The 1923 Kanto earthquake occurred along the Sagami trough (central Japan), causing severe damage in the Tokyo metropolitan area. This study was able to characterize the source process for this event using geodetic, teleseismic, and strong‐motion data. The Kanto region is located above a large‐scale sedimentary basin. Therefore, 3D Green’s functions and a curved fault modeling the subduction interface geometry were used to account for 3D complex wave propagation inside the basin. The later phases of the 3D Green’s functions with long paths inside the basin had large amplitude and long duration, primarily because of amplification effects caused by the lateral heterogeneity of sedimentary layers. However, 3D static displacements were large mainly because of amplification effects caused by the presence of thick soft sedimentary layers in the basin. The geodetic inversions with 3D and 1D Green’s functions had smaller seismic moments than half‐space ones. This suggests that wave amplifications caused by large‐scale sedimentary basins exert significant effects on seismic moment determinations.

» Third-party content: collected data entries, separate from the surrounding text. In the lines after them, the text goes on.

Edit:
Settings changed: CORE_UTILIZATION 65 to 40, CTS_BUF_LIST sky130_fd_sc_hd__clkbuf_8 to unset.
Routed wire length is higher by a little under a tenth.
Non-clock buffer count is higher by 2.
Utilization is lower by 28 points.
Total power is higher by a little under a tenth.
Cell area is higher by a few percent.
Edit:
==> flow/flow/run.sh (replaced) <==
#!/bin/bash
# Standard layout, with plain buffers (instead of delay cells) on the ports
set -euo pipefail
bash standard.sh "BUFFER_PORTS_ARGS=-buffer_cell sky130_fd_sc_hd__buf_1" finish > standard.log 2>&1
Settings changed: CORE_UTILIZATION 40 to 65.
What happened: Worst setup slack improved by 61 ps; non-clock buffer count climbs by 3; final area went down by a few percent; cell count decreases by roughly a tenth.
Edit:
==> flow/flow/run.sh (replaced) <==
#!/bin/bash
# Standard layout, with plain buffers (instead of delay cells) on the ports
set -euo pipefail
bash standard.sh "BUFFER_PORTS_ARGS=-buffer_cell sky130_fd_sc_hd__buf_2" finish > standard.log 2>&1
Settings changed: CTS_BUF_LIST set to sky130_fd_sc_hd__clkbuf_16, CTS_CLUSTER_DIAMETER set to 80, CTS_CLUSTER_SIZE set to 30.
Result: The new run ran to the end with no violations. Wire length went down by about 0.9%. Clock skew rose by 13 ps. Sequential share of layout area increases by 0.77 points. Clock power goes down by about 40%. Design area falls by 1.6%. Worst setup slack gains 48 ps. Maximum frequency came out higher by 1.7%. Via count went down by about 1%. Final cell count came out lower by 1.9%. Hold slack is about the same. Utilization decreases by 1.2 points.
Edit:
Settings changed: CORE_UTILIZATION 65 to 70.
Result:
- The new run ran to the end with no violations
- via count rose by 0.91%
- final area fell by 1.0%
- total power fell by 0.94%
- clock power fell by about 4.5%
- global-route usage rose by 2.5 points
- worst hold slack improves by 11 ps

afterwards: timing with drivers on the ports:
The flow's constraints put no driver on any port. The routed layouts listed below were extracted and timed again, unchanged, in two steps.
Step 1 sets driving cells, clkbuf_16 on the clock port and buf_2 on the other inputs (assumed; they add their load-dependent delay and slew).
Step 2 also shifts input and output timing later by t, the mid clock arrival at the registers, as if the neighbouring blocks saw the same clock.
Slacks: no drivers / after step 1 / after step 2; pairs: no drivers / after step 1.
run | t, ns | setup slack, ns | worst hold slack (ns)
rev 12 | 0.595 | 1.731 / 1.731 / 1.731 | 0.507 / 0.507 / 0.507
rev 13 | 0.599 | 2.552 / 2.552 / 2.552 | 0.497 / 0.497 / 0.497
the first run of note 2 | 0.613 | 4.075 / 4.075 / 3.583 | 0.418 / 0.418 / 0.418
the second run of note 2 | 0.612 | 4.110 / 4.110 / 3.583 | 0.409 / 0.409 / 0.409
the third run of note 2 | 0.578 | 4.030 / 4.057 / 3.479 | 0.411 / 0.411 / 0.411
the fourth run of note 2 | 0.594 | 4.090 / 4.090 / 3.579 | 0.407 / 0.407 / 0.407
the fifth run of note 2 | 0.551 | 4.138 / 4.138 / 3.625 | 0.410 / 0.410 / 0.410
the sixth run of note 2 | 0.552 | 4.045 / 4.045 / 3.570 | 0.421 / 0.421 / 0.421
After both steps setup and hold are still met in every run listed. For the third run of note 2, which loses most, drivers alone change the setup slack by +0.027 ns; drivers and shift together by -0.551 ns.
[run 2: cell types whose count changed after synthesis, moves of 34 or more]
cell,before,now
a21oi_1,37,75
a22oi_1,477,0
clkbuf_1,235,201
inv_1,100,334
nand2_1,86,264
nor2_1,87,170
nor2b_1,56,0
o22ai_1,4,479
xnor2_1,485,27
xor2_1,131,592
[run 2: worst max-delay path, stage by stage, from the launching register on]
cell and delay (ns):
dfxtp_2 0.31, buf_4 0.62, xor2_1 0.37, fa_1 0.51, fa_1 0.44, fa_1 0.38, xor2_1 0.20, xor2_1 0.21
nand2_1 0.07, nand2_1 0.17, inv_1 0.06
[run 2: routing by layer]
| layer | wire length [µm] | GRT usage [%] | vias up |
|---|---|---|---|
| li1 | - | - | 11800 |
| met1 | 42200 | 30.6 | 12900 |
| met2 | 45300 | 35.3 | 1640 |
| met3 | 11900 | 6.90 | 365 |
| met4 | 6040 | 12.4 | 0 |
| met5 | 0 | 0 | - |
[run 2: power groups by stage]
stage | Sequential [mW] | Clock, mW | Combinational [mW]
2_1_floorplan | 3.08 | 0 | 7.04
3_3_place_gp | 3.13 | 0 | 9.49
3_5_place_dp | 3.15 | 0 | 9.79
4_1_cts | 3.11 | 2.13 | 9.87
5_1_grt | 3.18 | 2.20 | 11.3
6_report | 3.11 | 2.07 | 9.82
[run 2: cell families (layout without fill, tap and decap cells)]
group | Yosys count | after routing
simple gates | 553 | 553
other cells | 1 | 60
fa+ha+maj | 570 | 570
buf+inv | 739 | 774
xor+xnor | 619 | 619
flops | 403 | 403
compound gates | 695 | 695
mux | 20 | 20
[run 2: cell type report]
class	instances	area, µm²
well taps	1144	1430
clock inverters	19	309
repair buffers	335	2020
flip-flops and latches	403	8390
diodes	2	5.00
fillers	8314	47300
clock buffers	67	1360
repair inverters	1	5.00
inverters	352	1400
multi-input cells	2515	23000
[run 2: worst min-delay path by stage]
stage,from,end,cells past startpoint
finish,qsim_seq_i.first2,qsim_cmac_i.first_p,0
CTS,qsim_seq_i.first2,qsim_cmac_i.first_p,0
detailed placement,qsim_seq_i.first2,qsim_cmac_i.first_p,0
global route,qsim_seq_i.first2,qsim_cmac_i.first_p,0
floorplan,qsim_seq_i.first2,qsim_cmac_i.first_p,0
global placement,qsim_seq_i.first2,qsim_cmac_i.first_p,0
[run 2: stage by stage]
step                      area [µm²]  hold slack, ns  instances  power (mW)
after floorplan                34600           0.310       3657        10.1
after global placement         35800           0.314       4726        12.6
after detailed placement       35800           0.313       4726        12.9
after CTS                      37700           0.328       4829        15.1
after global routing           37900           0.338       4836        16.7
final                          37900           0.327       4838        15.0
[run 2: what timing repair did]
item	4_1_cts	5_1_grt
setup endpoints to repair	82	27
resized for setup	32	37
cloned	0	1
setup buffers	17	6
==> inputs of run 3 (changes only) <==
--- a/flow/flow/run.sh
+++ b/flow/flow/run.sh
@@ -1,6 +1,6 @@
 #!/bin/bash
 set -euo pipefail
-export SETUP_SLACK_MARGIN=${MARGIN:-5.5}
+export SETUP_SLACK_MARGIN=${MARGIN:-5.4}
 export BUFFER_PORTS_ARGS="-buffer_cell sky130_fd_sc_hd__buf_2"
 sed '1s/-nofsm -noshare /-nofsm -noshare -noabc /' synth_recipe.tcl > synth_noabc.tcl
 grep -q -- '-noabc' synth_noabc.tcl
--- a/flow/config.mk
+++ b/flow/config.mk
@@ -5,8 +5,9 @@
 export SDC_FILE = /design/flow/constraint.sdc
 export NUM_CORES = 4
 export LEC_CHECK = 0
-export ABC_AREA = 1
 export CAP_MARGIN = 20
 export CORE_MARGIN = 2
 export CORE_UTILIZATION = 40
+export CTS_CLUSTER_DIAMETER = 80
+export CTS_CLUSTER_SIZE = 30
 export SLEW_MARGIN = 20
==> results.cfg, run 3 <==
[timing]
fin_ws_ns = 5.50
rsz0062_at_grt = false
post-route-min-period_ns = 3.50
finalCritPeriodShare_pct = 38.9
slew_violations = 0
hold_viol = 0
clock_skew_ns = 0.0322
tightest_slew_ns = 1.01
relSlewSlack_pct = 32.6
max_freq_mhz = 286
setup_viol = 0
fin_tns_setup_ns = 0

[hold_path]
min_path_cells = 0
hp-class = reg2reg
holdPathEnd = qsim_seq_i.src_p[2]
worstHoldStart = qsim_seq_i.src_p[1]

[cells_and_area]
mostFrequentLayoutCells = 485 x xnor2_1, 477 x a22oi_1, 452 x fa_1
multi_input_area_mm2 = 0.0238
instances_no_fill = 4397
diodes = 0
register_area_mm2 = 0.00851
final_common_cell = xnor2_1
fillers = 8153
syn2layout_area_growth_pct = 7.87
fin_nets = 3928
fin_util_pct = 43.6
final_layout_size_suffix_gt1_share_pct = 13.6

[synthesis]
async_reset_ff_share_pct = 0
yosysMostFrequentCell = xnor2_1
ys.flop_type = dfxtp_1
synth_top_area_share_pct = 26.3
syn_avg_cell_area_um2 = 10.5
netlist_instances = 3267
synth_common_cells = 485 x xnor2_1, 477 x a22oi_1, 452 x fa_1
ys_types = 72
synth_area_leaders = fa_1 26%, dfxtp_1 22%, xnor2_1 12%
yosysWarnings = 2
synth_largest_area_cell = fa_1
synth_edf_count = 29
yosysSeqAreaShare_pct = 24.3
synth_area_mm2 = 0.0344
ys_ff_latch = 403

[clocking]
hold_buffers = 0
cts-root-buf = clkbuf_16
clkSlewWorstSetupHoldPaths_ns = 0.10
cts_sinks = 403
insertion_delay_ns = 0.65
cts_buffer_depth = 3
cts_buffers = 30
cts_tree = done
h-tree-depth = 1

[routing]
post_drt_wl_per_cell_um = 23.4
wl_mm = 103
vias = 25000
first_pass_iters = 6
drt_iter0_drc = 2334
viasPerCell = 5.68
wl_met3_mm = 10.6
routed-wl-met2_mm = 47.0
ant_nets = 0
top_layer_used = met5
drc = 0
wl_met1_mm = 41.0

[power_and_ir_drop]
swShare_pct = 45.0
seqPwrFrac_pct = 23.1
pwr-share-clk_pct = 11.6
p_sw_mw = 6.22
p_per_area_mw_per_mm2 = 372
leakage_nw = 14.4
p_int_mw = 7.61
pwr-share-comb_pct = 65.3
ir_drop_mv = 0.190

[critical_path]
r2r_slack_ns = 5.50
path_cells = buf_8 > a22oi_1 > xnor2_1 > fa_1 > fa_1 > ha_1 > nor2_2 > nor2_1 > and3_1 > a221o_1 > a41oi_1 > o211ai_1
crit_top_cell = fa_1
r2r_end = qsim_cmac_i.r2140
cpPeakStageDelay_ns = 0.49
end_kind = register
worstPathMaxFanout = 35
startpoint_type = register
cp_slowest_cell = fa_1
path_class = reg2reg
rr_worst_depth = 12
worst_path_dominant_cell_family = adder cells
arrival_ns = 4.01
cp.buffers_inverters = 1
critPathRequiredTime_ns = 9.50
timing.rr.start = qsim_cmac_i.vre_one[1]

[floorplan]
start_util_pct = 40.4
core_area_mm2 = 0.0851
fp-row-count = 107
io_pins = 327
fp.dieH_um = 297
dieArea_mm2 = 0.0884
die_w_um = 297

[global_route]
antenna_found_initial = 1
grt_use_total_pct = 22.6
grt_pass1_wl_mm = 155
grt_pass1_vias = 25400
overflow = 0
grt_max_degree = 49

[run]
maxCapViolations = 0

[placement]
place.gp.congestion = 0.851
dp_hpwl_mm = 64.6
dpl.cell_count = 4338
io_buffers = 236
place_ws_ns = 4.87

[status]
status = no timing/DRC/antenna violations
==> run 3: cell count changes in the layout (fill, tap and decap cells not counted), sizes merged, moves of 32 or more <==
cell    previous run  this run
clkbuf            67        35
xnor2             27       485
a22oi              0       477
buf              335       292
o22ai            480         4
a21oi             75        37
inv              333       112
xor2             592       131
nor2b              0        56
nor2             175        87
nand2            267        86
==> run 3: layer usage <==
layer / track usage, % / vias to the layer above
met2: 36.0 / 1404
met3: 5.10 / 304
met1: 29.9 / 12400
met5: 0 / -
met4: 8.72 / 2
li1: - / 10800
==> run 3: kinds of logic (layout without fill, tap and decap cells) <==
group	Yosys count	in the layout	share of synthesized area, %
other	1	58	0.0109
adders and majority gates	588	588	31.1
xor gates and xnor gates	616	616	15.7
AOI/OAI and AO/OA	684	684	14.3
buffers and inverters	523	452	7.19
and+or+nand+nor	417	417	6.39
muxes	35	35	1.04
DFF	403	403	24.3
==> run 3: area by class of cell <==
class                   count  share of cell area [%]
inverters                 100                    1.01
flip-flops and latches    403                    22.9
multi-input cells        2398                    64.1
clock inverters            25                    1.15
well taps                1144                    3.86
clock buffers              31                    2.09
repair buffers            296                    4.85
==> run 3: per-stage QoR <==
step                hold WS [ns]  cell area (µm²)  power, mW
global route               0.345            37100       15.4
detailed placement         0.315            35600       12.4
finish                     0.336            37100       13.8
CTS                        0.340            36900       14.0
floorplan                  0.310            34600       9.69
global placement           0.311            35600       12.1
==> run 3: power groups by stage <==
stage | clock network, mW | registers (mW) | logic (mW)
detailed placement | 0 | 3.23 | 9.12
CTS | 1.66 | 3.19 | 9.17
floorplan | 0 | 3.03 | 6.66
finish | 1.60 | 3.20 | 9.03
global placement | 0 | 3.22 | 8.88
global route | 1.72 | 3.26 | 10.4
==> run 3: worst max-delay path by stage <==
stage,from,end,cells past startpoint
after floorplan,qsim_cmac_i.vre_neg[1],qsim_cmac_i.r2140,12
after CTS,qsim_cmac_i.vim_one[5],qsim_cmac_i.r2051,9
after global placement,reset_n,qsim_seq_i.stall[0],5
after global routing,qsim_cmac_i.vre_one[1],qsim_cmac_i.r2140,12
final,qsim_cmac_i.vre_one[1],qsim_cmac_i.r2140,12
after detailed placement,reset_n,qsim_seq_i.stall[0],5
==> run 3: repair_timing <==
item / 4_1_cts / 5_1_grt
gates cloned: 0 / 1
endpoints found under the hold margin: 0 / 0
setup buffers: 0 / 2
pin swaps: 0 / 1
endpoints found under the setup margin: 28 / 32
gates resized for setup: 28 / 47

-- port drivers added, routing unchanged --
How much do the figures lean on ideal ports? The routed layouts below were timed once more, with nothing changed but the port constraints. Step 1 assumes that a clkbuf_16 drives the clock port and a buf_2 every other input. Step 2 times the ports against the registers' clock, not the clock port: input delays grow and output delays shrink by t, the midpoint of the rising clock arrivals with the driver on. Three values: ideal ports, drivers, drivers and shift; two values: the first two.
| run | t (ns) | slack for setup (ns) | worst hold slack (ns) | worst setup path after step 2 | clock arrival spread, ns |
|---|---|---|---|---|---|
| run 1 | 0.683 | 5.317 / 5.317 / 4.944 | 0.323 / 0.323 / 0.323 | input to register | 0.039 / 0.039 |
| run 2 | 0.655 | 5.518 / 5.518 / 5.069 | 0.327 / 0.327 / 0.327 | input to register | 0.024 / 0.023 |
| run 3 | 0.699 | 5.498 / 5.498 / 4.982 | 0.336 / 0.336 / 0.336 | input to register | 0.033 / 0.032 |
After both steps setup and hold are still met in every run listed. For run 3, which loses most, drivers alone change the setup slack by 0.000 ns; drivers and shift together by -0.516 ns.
Background: an optimization exercise with open tools, aiming at small area. Do not read the settings as production practice.
Only simulation tests tie the RTL to the original design; equivalence was not proved. No driver is modelled on the clock port, so clocking that relies on it looks cheaper here than on a real chip.

==> inputs of 10-21 <==
// key_schedule
module key_schedule
(
  input  logic         clk_in,
  input  logic         rst_in,
  input  logic         start_in,
  input  logic [127:0] key_in,
  output logic         busy_out,
  output logic         rk_valid_out,
  input  logic         rk_ready_in,
  output logic [3:0]   rk_round_out,
  output logic [127:0] rk_out,
  output logic         done_out,
  input  logic [3:0]   rd_addr_in,
  output logic [127:0] rd_data_out
);
clock: 6.5 ns
lec_check: 0
cap_margin: 20
core_margin: 2
core_utilization: 40
slew_margin: 20
synth_hierarchical: 1
synth_minimum_keep_size: 0
standard.sh (not shown) runs the stock make flow with config.mk's settings and CLKGATE_MAP_FILE= SYNTH_SCRIPT=/design/flow/synth_recipe.tcl, a recipe that flattens the netlist after the stock synthesis.
==> flow/flow/run.sh <==
#!/bin/bash
# The standard layout (standard.sh), with two changes:
#  - port buffers are sky130_fd_sc_hd__buf_1 (the standard flow picks a larger
#    delay cell); every input and output port still gets its buffer;
#  - CTS uses clkbuf_16 with sink clusters of up to 28 registers and inserts no
#    dummy loads.
# ORFS writes each step's full log under orfs/logs/; make's own output goes to
# flow.log here.
set -uo pipefail
export BUFFER_PORTS_ARGS="-buffer_cell sky130_fd_sc_hd__buf_1"
export CTS_ARGS="-sink_clustering_enable -repair_clock_nets -dont_use_dummy_load -buf_list sky130_fd_sc_hd__clkbuf_16 -sink_clustering_size 28 -sink_clustering_max_diameter 70"
bash standard.sh > flow.log 2>&1
==> 06-14 (differences from 10-21) <==
==> flow/flow/run.sh (replaced) <==
#!/bin/bash
# The standard layout (standard.sh), with two changes:
#  - port buffers are sky130_fd_sc_hd__buf_1 (the standard flow picks a larger
#    delay cell); every input and output port still gets its buffer;
#  - CTS uses clkbuf_16 with sink clusters of up to 32 registers and inserts no
#    dummy loads.
# ORFS writes each step's full log under orfs/logs/; make's own output goes to
# flow.log here.
set -uo pipefail
export BUFFER_PORTS_ARGS="-buffer_cell sky130_fd_sc_hd__buf_1"
export CTS_ARGS="-sink_clustering_enable -repair_clock_nets -dont_use_dummy_load -buf_list sky130_fd_sc_hd__clkbuf_16 -sink_clustering_size 32 -sink_clustering_max_diameter 80"
bash standard.sh > flow.log 2>&1
- CORE_UTILIZATION: 40 -> 65
- PLACE_DENSITY: default -> 0.8
==> comparison <==
- First-iteration DRC count: 10-21 is lower than 06-14 (26%).
- In 10-21 the count of clock-buffer cells in the layout is higher than in 06-14, by 48.
- Worst hold slack: 10-21 is better than 06-14 (0.033 ns).
- Against 06-14, the fmax of 10-21 is higher by about 1.4%.
- In 10-21 the sequential share of layout area is lower than in 06-14, by 2.5 points.
- Wire length: 06-14 is lower than 10-21 (8.0%).
This is an optimization exercise on Yosys and OpenROAD, whose aim is small area, not a production implementation.
In this exercise RTL edits were held to simulation tests only and were not proved equivalent to the original.
No activity file was given, so power comes from the tool's default toggle rates.

==> flow/design.v <==
`default_nettype none
package interp_cmd_pkg;
    typedef enum logic [8-1:0] {
        OP_ADD_ACC      = 8'h41,  
        OP_SET_END      = 8'h44,  
        OP_WRITE_CLK    = 8'h43,  
        OP_READ_ACC_POS = 8'h47,  
        OP_READ_MEM     = 8'h4C,  
        OP_RESET_CORE   = 8'h52,  
        OP_STOP_CLK     = 8'h53,  
        OP_SET_TIMEOUT  = 8'h54,  
        OP_LOAD_UPPER   = 8'h55,  
        OP_WRITE_MEM    = 8'h57,  
        OP_GET_ACC      = 8'h61,  
        OP_LOAD_LOWER   = 8'h6C,  
        OP_PING         = 8'h70,  
        OP_RESUME_CLK   = 8'h72,  
        OP_UNTIL        = 8'h75   
    } opcode_t;
    typedef logic [24-1:0] arg_t;
    typedef enum logic [1:0] {
        ACC_NONE,
        ACC_LOAD_UPPER,
        ACC_LOAD_LOWER,
        ACC_ADD
    } acc_op_t;
    typedef enum logic [2:0] {
        CORE_NONE,
        CORE_WRITE_CLK,
        CORE_STOP_CLK,
        CORE_RESUME_CLK,
        CORE_RESET,
        CORE_SET_TIMEOUT,
        CORE_SET_END,
        CORE_UNTIL
    } core_cmd_t;
endpackage
`default_nettype wire
`default_nettype none
package interp_bus_pkg;
    typedef logic [31:0] word_t;
    typedef logic [31:0] addr_t;
    typedef logic [63:0] acc_t;
    typedef logic [31:0] cycles_t;
endpackage
`default_nettype wire
`default_nettype none
module debug_interpreter (
    input  wire          clk,
    input  wire          reset,
    input  wire          uart_rx_empty,
    input  wire          uart_read_response,
    input  wire [31:0]   uart_read_data,
    output logic         uart_read,
    input  wire          uart_write_response,
    output logic         uart_write,
    output logic [31:0]  uart_write_data,
    input  wire          finish_execution,
    output logic         core_clk_enable,
    output logic         core_reset,
    output logic         write_pulse,
    output logic [31:0]  num_of_cycles_to_pulse,
    output logic         reset_bus,
    output logic         memory_mux_selector,
    output logic [31:0]  end_position,
    output logic         memory_read,
    output logic         memory_write,
    output logic [31:0]  address,
    output logic [31:0]  write_data,
    input  wire  [31:0]  read_data
);
    localparam logic [4:0]
        S_IDLE   = 5'd0,
        S_FETCH  = 5'd1,
        S_DECODE = 5'd2,
        S_POST   = 5'd3,    
        S_DWAIT  = 5'd4,
        S_FDATA  = 5'd5,
        S_W1     = 5'd6,    
        S_MEM1   = 5'd7,
        S_MEM2   = 5'd8,    
        S_MEM3   = 5'd9,    
        S_MEM4   = 5'd10,
        S_TX0    = 5'd11,
        S_TX1    = 5'd12,   
        S_TXW    = 5'd13,
        S_TXD    = 5'd14,
        S_CSTART = 5'd15,
        S_RST    = 5'd16,
        S_RDONE  = 5'd17,
        S_EN     = 5'd18,
        S_RUN    = 5'd19,
        S_UDONE  = 5'd20;
    logic [4:0]  st;
    logic [31:0] cw;
    logic [31:0] wc;
    logic [31:0] acc;
    logic [23:0] timeout;
    logic [23:0] endp;
    logic        rep;       
    logic        wp;
    logic        mw;
    logic        rb;
    logic        clk_en;
    logic        msel;
    logic        rst_q;     
    wire [7:0]  op  = cw[7:0];
    wire [23:0] arg = cw[31:8];
    wire op_p = op == 8'h70;
    wire op_a = op == 8'h61;
    wire op_U = op == 8'h55;
    wire op_l = op == 8'h6C;
    wire op_A = op == 8'h41;
    wire op_W = op == 8'h57;
    wire op_L = op == 8'h4C;
    wire op_G = op == 8'h47;
    wire op_C = op == 8'h43;
    wire op_S = op == 8'h53;
    wire op_r = op == 8'h72;
    wire op_T = op == 8'h54;
    wire op_D = op == 8'h44;
    wire op_R = op == 8'h52;
    wire op_u = op == 8'h75;
    wire in_dec  = st == S_DECODE;
    wire in_post = st == S_POST;
    wire in_cnt  = st == S_RST || st == S_RUN;
    wire in_clr  = st == S_CSTART || st == S_EN;
    wire in_rd   = st == S_MEM3;
    wire a_hi   = in_dec && (op_A || op_l || op_a || op_G);
    wire a_lo   = in_dec && (op_A || op_U || op_a || op_G);
    wire b_slo  = (in_dec && (op_A || op_l || op_T)) || (in_post && op_D);
    wire b_shi  = (in_dec && (op_A || op_T)) || (in_post && op_D);
    wire b_addr = in_dec && (op_L || op_G || op_W);
    wire b_up   = in_dec && op_U;
    wire a_wc   = !rst_q && !(in_dec && (op_U || op_l || op_A || op_T || op_a || op_L || op_G || op_W))
                  && !(in_post && op_D) && !in_clr && !in_rd;
    wire [31:0] a_op = ({32{a_wc}} & wc)
                     | ({{24{a_hi}}, {8{a_lo}}} & acc);
    wire [31:0] b_op = ({{24{b_shi}}, {8{b_slo}}} & {{8{arg[23]}}, arg})
                     | ({32{b_addr}} & {6'b0, arg, 2'b00})
                     | ({32{b_up}} & {arg, 8'b0})
                     | ({32{in_rd}} & read_data)
                     | {30'b0, in_cnt && !(st == S_RUN && run_end), in_clr};
    wire [31:0] sum = a_op + b_op;
    wire run_end = finish_execution || (wc[24:1] == timeout);
    wire ld_acc  = rst_q || (in_dec && (op_U || op_l || op_A));
    wire ld_tmo  = rst_q || (in_dec && op_T);
    wire ld_end  = reset || (in_post && op_D);
    always_ff @(posedge clk) begin
        if (ld_acc) acc     <= sum;
        if (ld_tmo) timeout <= sum[23:0];
        if (ld_end) endp    <= reset ? 24'd0 : sum[23:0];
        rst_q <= reset;
        wc <= sum;
    end
    always_ff @(posedge clk) begin
        wp <= 1'b0;
        mw <= 1'b0;
        rb <= 1'b0;
        if (reset) begin
            st      <= S_IDLE;
            rep     <= 1'b0;
            clk_en  <= 1'b0;
            msel    <= 1'b0;
            rb      <= 1'b1;
        end else begin
            case (st)
                S_IDLE:  if (!uart_rx_empty) st <= S_FETCH;
                S_FETCH: if (uart_read_response) begin
                    cw <= uart_read_data;
                    st <= S_DECODE;
                end
                S_DECODE: begin
                    st <= S_IDLE;
                    if (op_p || op_a) st <= S_TX0;
                    if (op_W) st <= S_DWAIT;
                    if (op_L || op_G) st <= S_MEM1;
                    if (op_C || op_S || op_r || op_D) st <= S_POST;
                    if (op_R || op_u) st <= S_CSTART;
                end
                S_POST, S_W1: begin
                    st <= uart_rx_empty ? S_IDLE : S_FETCH;
                    if (st == S_W1) mw <= 1'b1;
                    else begin
                        if (op_C) begin
                            clk_en <= 1'b1;
                            wp     <= 1'b1;
                        end
                        if (op_S) clk_en <= 1'b0;
                        if (op_r) clk_en <= 1'b1;
                    end
                end
                S_DWAIT: if (!uart_rx_empty) st <= S_FDATA;
                S_FDATA: if (uart_read_response) begin
                    cw <= uart_read_data;
                    st <= S_W1;
                end
                S_MEM1: st <= S_MEM2;
                S_MEM2: st <= S_MEM3;
                S_MEM3: st <= S_MEM4;
                S_MEM4: st <= S_TX0;
                S_TX0:  st <= S_TX1;
                S_TX1, S_TXW: st <= uart_write_response ? S_TXD : S_TXW;
                S_TXD: begin
                    rep <= 1'b0;
                    st  <= rep ? S_TX0 : S_IDLE;
                end
                S_CSTART: begin
                    msel   <= op_u;
                    rb     <= op_u;
                    clk_en <= 1'b1;
                    wp     <= 1'b1;
                    st     <= S_RST;
                end
                S_RST: begin
                    if (wc[5:1] == 5'd20) begin
                        clk_en <= 1'b0;
                        st     <= msel ? S_EN : S_RDONE;
                    end
                end
                S_RDONE: st <= S_IDLE;
                S_EN: begin
                    clk_en <= 1'b1;
                    wp     <= 1'b1;
                    st     <= S_RUN;
                end
                S_RUN: begin
                    if (run_end) begin
                        clk_en <= 1'b0;
                        msel   <= 1'b0;
                        rb     <= 1'b1;
                        st     <= S_UDONE;
                    end
                end
                S_UDONE: begin
                    rep <= 1'b1;
                    st  <= S_TX0;
                end
                default: st <= S_IDLE;
            endcase
        end
    end
    assign uart_read           = (st == S_FETCH) || (st == S_FDATA);
    assign uart_write          = (st == S_TX1);
    assign uart_write_data     = op_p ? 32'h7700006A : rep ? 32'h6C75636B : wc;
    assign core_clk_enable     = clk_en;
    assign core_reset          = (st == S_RST) || (st == S_RDONE) || (st == S_EN);
    assign write_pulse         = wp;
    assign num_of_cycles_to_pulse = (st == S_RST) ? {24'd0, 8'd20}
                                  : (st == S_RUN) ? {8'd0, timeout}
                                  : {8'd0, arg};
    assign reset_bus           = rb;
    assign memory_mux_selector = msel;
    assign end_position        = {6'd0, endp, 2'b00};
    assign memory_read         = (st == S_MEM2);
    assign memory_write        = mw;
    assign address             = wc;
    assign write_data          = cw;
endmodule
`default_nettype wire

The joint inversion with 3D Green’s functions showed two large slip areas with a maximum slip of >6  m and an estimated total seismic moment of about 4.1×1020  N·m (Mw 7.7). Strong motions were recovered very well, even for the later phases, by slips in shallow areas. Furthermore, by comparing various source processes inverted by two fault models of 70 or 280 subfaults, 3D or 1D Green’s functions, and a curved or planar fault model, we verified these assumptions based on the inversion results.